US doctors and hospitals offer a new treatment: voter registration
BMJ 2020; 371 doi: https://doi.org/10.1136/bmj.m3895 (Published 12 October 2020) Cite this as: BMJ 2020;371:m3895Linked Opinion
Is breaking down barriers to voting a dimension of healthcare?
- Lynne Peeples, freelance journalist
- Seattle
- lpeeples{at}post.harvard.edu
Several red, white, and blue posters spot the walls in the emergency waiting area at Seattle’s Harborview Medical Center. In the midst of a pandemic, the message on these posters—“Register to vote here”—may seem even more peculiar than the “DO NOT SIT HERE” notices on every second chair in the room.
“The moment someone turns around from triage to have a seat, a poster is right there at eye level,” says Herbie Duber, an emergency medicine doctor at the University of Washington School of Medicine and Harborview.
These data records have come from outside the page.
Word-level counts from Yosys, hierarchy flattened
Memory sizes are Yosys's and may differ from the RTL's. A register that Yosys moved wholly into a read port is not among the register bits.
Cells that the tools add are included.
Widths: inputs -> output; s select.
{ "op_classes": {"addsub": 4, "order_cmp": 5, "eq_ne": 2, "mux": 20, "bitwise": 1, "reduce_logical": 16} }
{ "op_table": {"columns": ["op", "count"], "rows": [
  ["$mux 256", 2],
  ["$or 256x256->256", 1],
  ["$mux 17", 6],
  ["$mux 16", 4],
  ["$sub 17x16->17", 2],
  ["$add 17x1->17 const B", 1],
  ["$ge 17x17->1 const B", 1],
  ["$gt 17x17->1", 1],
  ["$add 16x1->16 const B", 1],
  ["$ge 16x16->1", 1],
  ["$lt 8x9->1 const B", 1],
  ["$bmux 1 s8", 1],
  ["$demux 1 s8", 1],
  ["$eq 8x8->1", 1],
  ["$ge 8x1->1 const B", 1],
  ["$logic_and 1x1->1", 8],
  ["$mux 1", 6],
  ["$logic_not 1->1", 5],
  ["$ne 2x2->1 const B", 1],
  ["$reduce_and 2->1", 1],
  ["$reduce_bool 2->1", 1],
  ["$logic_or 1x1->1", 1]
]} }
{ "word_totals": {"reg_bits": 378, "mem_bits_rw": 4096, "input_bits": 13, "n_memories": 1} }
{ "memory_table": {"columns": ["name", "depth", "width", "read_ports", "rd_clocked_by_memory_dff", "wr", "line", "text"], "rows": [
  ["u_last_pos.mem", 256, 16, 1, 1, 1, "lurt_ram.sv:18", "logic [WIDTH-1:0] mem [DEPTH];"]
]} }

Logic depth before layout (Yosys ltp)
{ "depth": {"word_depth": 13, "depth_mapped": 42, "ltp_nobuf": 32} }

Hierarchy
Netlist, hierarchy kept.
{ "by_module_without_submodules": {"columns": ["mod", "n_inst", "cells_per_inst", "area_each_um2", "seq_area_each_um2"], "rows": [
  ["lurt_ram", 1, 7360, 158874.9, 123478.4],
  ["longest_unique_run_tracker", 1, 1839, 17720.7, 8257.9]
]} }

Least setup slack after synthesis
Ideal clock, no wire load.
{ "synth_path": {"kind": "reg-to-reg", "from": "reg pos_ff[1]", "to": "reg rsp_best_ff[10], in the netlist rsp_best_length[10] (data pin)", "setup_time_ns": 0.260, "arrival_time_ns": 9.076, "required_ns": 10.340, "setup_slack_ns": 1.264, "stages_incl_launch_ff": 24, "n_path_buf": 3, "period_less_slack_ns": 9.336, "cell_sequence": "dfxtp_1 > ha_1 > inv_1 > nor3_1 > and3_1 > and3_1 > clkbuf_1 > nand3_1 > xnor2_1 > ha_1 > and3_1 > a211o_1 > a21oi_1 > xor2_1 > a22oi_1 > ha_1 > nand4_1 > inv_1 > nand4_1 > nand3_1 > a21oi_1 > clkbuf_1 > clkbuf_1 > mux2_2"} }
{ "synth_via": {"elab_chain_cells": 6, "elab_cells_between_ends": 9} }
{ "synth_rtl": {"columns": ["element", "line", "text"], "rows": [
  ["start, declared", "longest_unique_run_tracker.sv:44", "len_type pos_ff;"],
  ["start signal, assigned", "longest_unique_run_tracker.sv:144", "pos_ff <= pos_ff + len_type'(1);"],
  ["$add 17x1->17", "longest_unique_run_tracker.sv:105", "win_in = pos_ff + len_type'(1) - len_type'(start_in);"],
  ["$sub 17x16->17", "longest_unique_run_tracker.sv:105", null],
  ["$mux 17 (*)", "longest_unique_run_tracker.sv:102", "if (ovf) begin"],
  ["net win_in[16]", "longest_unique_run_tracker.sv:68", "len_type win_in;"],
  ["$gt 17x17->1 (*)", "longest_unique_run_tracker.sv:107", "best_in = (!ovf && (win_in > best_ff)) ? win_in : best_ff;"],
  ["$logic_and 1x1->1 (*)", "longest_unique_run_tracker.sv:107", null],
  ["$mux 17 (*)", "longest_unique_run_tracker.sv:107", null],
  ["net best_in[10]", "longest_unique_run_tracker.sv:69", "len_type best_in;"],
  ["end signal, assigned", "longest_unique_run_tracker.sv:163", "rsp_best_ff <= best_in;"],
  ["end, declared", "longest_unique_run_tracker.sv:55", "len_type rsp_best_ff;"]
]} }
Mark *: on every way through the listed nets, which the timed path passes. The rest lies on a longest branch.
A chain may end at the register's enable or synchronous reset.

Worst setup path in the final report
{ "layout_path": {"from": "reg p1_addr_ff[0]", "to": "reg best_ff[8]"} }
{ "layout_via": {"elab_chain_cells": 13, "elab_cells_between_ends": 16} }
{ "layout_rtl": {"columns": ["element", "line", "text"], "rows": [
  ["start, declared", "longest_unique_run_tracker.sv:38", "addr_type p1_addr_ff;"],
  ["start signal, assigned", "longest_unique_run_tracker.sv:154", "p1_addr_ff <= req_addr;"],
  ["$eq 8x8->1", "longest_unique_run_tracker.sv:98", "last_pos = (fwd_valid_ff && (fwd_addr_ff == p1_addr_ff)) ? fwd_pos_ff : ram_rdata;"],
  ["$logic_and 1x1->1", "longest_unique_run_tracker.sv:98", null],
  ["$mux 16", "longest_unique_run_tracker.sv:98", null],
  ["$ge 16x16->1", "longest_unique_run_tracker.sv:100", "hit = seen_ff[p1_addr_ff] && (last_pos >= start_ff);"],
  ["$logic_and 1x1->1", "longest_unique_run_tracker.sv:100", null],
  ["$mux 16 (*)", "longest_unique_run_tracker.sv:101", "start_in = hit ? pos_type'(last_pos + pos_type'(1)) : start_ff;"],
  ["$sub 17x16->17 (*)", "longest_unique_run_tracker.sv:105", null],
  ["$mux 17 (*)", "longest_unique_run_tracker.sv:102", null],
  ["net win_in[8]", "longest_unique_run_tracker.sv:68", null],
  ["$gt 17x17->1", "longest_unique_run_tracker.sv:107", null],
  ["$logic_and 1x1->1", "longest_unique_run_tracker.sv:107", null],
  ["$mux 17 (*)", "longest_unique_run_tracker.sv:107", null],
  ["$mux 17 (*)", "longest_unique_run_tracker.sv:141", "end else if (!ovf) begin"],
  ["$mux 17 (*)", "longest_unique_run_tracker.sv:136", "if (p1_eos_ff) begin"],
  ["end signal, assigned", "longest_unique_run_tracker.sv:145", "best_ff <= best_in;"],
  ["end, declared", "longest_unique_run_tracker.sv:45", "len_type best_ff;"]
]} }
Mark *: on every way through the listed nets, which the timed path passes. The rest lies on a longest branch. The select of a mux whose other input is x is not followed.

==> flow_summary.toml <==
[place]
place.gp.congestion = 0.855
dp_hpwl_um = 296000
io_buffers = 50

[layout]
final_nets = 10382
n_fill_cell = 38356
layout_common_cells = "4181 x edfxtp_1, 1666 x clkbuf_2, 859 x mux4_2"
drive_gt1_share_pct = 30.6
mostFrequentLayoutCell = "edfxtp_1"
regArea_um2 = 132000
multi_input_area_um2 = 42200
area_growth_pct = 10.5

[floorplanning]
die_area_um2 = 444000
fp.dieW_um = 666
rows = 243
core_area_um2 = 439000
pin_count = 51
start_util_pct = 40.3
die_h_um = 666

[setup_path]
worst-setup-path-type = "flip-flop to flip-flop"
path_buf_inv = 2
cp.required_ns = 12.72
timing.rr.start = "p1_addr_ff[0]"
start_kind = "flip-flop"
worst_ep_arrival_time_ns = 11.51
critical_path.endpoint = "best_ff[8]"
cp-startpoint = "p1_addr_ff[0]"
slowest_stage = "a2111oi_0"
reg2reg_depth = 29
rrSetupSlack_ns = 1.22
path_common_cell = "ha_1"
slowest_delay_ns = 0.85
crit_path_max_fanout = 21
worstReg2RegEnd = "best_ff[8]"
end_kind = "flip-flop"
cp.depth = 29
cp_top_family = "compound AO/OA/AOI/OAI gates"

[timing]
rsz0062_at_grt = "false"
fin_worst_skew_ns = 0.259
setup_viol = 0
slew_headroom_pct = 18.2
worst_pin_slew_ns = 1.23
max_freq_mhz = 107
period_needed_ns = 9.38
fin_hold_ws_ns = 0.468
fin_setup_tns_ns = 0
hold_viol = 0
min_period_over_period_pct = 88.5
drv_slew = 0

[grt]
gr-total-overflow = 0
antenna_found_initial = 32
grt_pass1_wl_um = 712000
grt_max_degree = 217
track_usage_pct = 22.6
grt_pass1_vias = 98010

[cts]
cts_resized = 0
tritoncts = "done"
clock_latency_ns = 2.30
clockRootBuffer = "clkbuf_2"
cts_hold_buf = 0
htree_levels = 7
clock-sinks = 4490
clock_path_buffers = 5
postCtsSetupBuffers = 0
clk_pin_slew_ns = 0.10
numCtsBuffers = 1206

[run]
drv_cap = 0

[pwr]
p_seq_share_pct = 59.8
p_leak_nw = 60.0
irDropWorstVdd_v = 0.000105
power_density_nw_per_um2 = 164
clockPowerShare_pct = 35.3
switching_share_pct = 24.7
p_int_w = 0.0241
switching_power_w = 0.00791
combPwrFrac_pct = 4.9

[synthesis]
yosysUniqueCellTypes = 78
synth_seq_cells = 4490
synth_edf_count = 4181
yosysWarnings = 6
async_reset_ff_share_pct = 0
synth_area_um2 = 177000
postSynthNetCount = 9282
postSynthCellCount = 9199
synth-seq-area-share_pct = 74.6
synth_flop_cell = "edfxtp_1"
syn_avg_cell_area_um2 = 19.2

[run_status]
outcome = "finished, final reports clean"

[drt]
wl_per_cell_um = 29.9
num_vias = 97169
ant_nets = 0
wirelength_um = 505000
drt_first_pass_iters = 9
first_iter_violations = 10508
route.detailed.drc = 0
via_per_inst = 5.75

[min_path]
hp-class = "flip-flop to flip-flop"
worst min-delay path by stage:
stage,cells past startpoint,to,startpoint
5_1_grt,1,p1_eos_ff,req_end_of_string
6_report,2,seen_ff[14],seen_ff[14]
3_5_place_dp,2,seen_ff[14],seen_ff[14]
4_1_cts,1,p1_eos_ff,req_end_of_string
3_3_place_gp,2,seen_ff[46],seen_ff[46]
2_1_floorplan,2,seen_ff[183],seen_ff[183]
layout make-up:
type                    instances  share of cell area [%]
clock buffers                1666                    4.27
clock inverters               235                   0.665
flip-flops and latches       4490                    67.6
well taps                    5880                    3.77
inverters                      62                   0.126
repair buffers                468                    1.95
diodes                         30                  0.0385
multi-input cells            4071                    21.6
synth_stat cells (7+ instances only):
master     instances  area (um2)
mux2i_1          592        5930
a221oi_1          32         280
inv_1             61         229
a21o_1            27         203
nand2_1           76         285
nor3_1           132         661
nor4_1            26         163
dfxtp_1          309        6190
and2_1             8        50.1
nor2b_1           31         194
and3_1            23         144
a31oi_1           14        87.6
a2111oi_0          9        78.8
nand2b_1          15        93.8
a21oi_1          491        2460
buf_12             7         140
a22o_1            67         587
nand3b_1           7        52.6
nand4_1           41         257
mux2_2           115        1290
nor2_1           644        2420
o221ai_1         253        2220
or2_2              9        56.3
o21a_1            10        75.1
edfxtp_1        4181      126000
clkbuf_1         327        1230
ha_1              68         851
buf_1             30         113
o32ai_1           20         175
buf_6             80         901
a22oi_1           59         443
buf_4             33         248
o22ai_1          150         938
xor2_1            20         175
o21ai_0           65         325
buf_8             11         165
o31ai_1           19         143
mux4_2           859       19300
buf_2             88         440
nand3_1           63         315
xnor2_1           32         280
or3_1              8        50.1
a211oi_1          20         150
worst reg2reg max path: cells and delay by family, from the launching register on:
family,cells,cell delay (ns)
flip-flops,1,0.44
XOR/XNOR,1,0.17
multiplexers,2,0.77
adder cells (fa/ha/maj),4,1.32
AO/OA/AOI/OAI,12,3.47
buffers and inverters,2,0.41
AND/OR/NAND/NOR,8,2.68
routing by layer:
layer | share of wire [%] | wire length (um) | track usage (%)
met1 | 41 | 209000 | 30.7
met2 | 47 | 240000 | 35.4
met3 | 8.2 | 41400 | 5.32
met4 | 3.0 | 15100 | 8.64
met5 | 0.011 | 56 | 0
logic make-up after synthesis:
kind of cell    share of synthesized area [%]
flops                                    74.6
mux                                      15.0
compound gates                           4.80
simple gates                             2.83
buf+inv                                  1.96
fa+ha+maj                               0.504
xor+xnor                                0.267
The posters are part of a novel voter registration effort called VotER, launched in Boston late last year and now active in about 115 hospitals around the US. They also reflect a larger movement among medical professionals to tackle the upstream social and political factors that contribute to illness. Specifically, there’s an increasing awareness that patients who use emergency rooms (ERs) in the US—whether for emergent or non-emergent issues—are disproportionately represented among the nearly one in four Americans who are eligible yet not registered to vote.1 A lot of these same ER users are also disproportionately at risk from health inequities, including greater impacts from covid-19.
“This pandemic has highlighted the disparities that exist,” Duber tells The BMJ. “We have long known that systems have differential impacts on different populations—often detrimental to nonwhite populations.”
At the core of the VotER campaign is a suite of posters, stickers, handouts, and a Healthy Democracy Kit, all provided free to doctors. The kit includes a lanyard and ID …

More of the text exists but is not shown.